Ensuring cell-based therapies are commercially viable requires scalable manufacturing platforms.
These platforms must support cell growth, while maintaining the cells phenotype, genomic stability and health. To measure these parameters during manufacture, accurate markers must be identified to determine the state of the cells inside the closed system.
The challenge
Induced pluripotent stem cells (iPSCs) have the ability to be differentiated into a wide range of cell types and they are therefore an attractive target for cell therapy development. However the manufacturing process to turn these cells into a living medicine is extremely complex, requiring highly trained scientists performing long and technical processes. This level of complexity adds a significant cost burden and has been a significant barrier in realising the potential of cell and gene therapies in the clinic. Automating the manufacturing process can lower production costs and mitigate risk through reducing human error, helping to overcome some of these barriers.
The Japanese company Tokyo Electron was looking to develop standardised Smart Cell Processing Technologies for cell culture and inspection. Together with Tokyo Electron Europe Ltd., the CGT Catapult team investigated the companies scale up manufacturing system to automate iPSC manufacture, and explored the use of in process analytics to monitor the quality of the iPSCs during manufacture.
The collaborative solution
To monitor the quality of the cells during manufacture CGT Catapult investigated a wide range of techniques including flow cytometry, quantitative imaging, gene expression and Liquid chromatography mass spectrometry (LCMS). Multivariate data analysis algorithms were used to identify markers indicative of cell identity, proliferation status and phenotype.
Using these analytical techniques, the team were able to identify rapid changes in marker expression indicative of cell quality. These changes could be monitored in near real-time using LCMS, a technique which can identify metabolites produced by the cells during the process, providing information on cell health at a given time point.

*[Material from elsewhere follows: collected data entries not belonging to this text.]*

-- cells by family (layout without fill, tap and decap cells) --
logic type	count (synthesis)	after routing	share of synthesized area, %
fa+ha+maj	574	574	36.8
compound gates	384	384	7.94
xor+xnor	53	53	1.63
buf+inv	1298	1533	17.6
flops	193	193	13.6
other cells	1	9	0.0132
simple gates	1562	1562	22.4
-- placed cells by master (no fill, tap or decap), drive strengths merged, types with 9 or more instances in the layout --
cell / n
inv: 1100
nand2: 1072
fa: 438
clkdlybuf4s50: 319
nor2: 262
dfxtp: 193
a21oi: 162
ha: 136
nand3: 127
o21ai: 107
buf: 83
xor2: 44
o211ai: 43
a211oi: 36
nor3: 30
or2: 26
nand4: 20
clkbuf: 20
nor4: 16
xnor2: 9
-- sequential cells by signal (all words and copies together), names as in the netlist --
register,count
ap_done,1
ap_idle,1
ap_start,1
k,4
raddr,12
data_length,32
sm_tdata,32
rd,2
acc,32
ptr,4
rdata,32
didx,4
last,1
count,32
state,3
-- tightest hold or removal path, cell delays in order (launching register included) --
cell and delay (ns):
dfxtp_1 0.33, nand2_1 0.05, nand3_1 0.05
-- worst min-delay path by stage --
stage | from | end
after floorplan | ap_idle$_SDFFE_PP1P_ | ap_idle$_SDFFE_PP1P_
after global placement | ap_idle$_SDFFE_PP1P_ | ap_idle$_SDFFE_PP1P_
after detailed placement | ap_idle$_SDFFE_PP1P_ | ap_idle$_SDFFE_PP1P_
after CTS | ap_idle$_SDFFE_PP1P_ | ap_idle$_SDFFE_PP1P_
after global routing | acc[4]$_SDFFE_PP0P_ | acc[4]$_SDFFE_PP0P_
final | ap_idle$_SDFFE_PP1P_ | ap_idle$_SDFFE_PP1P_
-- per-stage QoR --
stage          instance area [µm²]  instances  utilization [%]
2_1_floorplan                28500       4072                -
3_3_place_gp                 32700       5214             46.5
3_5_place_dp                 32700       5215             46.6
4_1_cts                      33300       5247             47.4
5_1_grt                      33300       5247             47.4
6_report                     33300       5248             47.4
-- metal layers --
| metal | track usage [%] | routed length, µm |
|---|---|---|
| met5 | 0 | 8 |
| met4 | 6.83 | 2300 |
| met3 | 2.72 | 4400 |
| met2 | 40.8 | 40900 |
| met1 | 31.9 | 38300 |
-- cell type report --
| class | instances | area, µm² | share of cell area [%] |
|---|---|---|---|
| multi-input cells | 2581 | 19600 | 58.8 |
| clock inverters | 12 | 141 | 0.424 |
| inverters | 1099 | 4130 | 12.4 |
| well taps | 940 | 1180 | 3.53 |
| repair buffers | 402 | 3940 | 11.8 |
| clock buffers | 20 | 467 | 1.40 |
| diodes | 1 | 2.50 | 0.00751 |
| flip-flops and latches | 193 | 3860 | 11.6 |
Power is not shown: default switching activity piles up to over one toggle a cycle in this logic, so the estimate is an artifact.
`src/rtl/serial_demux_deserializer_if.sv`:
```
// Handshake bundle between the serial load port, the deserializer and the
// parallel word consumer. The slave modport is the deserializer's view.
interface serial_demux_deserializer_if #(
    parameter int WIDTH = 64
);
    localparam int CNT_W = $clog2(WIDTH);

    logic             in_valid;
    logic             in_bit;
    logic             frame_st;
    logic             in_ready;
    logic             out_valid;
    logic             out_ready;
    logic [WIDTH-1:0] out_word;
    logic [CNT_W-1:0] bit_cnt;

    modport slave (
        input  in_valid,
        input  in_bit,
        input  frame_st,
        input  out_ready,
        output in_ready,
        output out_valid,
        output out_word,
        output bit_cnt
    );

    modport master (
        output in_valid,
        output in_bit,
        output frame_st,
        output out_ready,
        input  in_ready,
        input  out_valid,
        input  out_word,
        input  bit_cnt
    );
endinterface

```
`src/rtl/serial_demux_deserializer.sv`:
```
// 1-to-WIDTH serial deserializer. A bit-index counter feeds a one-hot decoder
// that steers each accepted serial bit (LSB first) into its slot of a shadow
// word. When the top slot is written the full word is published on out_word
// with a valid/ready handshake. A handoff and the first bit of the next word
// may share a cycle, so words can stream back to back.
module serial_demux_deserializer #(
    parameter int WIDTH = 64
) (
    input  logic                          clk,
    input  logic                          reset,
    serial_demux_deserializer_if.slave    s_if
);
    localparam int              CNT_W    = $clog2(WIDTH);
    localparam logic [CNT_W-1:0] LAST_IDX = CNT_W'(WIDTH - 1);
    localparam logic [CNT_W-1:0] CNT_ONE  = {{(CNT_W-1){1'b0}}, 1'b1};
    localparam logic [CNT_W-1:0] CNT_ZERO = {CNT_W{1'b0}};
    localparam logic [WIDTH-1:0] HOT_ONE  = {{(WIDTH-1){1'b0}}, 1'b1};

    typedef enum logic [0:0] {
        ST_COLLECT = 1'b0,
        ST_FULL    = 1'b1
    } state_t;

    // Architectural state
    state_t           r_state;
    logic [WIDTH-1:0] r_shadow;
    logic [WIDTH-1:0] r_out_word;
    logic             r_out_valid;
    logic [CNT_W-1:0] r_bit_cnt;

    // Next-state values
    state_t           w_state_nxt;
    logic [WIDTH-1:0] w_shadow_nxt;
    logic [WIDTH-1:0] w_out_word_nxt;
    logic             w_out_valid_nxt;
    logic [CNT_W-1:0] w_bit_cnt_nxt;

    // Handshake and steering terms
    logic             w_handoff;
    logic             w_in_ready;
    logic             w_accept;
    logic [CNT_W-1:0] w_idx;
    logic             w_last;
    logic             w_complete;
    logic [WIDTH-1:0] w_onehot;

    // A frame start forces the bit into slot 0, abandoning any partial word.
    assign w_handoff  = r_out_valid & s_if.out_ready;
    assign w_in_ready = (r_state == ST_COLLECT) | w_handoff;
    assign w_accept   = s_if.in_valid & w_in_ready;
    assign w_idx      = s_if.frame_st ? CNT_ZERO : r_bit_cnt;
    assign w_last     = (w_idx == LAST_IDX);
    assign w_complete = w_accept & w_last;
    assign w_onehot   = HOT_ONE << w_idx;

    // Demux datapath: write exactly the decoded slot and advance the bit index.
    always_comb begin
        w_shadow_nxt  = r_shadow;
        w_bit_cnt_nxt = r_bit_cnt;
        if (w_accept) begin
            w_shadow_nxt = (r_shadow & ~w_onehot) | (w_onehot & {WIDTH{s_if.in_bit}});
            if (w_last) begin
                w_bit_cnt_nxt = CNT_ZERO;
            end else begin
                w_bit_cnt_nxt = w_idx + CNT_ONE;
            end
        end else begin
            w_shadow_nxt  = r_shadow;
            w_bit_cnt_nxt = r_bit_cnt;
        end
    end

    // Control FSM: publish a completed word, release it on handoff.
    always_comb begin
        w_state_nxt     = r_state;
        w_out_word_nxt  = r_out_word;
        w_out_valid_nxt = r_out_valid;
        case (r_state)
            ST_COLLECT: begin
                if (w_complete) begin
                    w_out_word_nxt  = {s_if.in_bit, r_shadow[WIDTH-2:0]};
                    w_out_valid_nxt = 1'b1;
                    w_state_nxt     = ST_FULL;
                end else begin
                    w_out_valid_nxt = 1'b0;
                    w_state_nxt     = ST_COLLECT;
                end
            end
            ST_FULL: begin
                if (w_handoff) begin
                    if (w_complete) begin
                        w_out_word_nxt  = {s_if.in_bit, r_shadow[WIDTH-2:0]};
                        w_out_valid_nxt = 1'b1;
                        w_state_nxt     = ST_FULL;
                    end else begin
                        w_out_valid_nxt = 1'b0;
                        w_state_nxt     = ST_COLLECT;
                    end
                end else begin
                    w_out_valid_nxt = 1'b1;
                    w_state_nxt     = ST_FULL;
                end
            end
            default: begin
                w_out_valid_nxt = 1'b0;
                w_state_nxt     = ST_COLLECT;
            end
        endcase
    end

    // State register with synchronous active-high reset that drops partial words.
    always_ff @(posedge clk) begin
        if (reset) begin
            r_state     <= ST_COLLECT;
            r_shadow    <= {WIDTH{1'b0}};
            r_out_word  <= {WIDTH{1'b0}};
            r_out_valid <= 1'b0;
            r_bit_cnt   <= CNT_ZERO;
        end else begin
            r_state     <= w_state_nxt;
            r_shadow    <= w_shadow_nxt;
            r_out_word  <= w_out_word_nxt;
            r_out_valid <= w_out_valid_nxt;
            r_bit_cnt   <= w_bit_cnt_nxt;
        end
    end

    assign s_if.in_ready  = w_in_ready;
    assign s_if.out_valid = r_out_valid;
    assign s_if.out_word  = r_out_word;
    assign s_if.bit_cnt   = r_bit_cnt;
endmodule

```
`src/flat_wrapper.sv`:
```
// flat-port wrapper written by rule: the top's interface ports become plain ports
module serial_demux_deserializer_flat 
#(
    parameter int WIDTH = 64
)
  (clk, reset, s_if_in_valid, s_if_in_bit, s_if_frame_st, s_if_out_ready, s_if_in_ready, s_if_out_valid, s_if_out_word, s_if_bit_cnt);
  serial_demux_deserializer_if #(.WIDTH(WIDTH)) s_if_i ();
  input  logic clk;
  input  logic reset;
  input wire logic [$bits(s_if_i.in_valid)-1:0] s_if_in_valid;
  input wire logic [$bits(s_if_i.in_bit)-1:0] s_if_in_bit;
  input wire logic [$bits(s_if_i.frame_st)-1:0] s_if_frame_st;
  input wire logic [$bits(s_if_i.out_ready)-1:0] s_if_out_ready;
  output wire logic [$bits(s_if_i.in_ready)-1:0] s_if_in_ready;
  output wire logic [$bits(s_if_i.out_valid)-1:0] s_if_out_valid;
  output wire logic [$bits(s_if_i.out_word)-1:0] s_if_out_word;
  output wire logic [$bits(s_if_i.bit_cnt)-1:0] s_if_bit_cnt;
  assign s_if_i.in_valid = s_if_in_valid;
  assign s_if_i.in_bit = s_if_in_bit;
  assign s_if_i.frame_st = s_if_frame_st;
  assign s_if_i.out_ready = s_if_out_ready;
  assign s_if_in_ready = s_if_i.in_ready;
  assign s_if_out_valid = s_if_i.out_valid;
  assign s_if_out_word = s_if_i.out_word;
  assign s_if_bit_cnt = s_if_i.bit_cnt;
  serial_demux_deserializer #(.WIDTH(WIDTH)) u_core (.clk(clk), .reset(reset), .s_if(s_if_i));
endmodule
```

Measuring the identified markers will provide a robust platform for the monitoring of cells during manufacture. Using Tokyo Electron’s Pre-Alpha automated culture system, it demonstrated that automation can be superior to manual processes in achieving tighter levels of consistency in the number and the metabolic activity of the cells during culture. This not only reduces production costs but also ensure product quality.
Generating health and wealth
This project has tested the functionality of an automated system for the monitoring of iPSCs during manufacture. When compared to a manual process it is superior for achieving consistency of the cells, and therefore product quality. This step towards the automated manufacture of cell and gene therapies is important to ensure their commercialisation.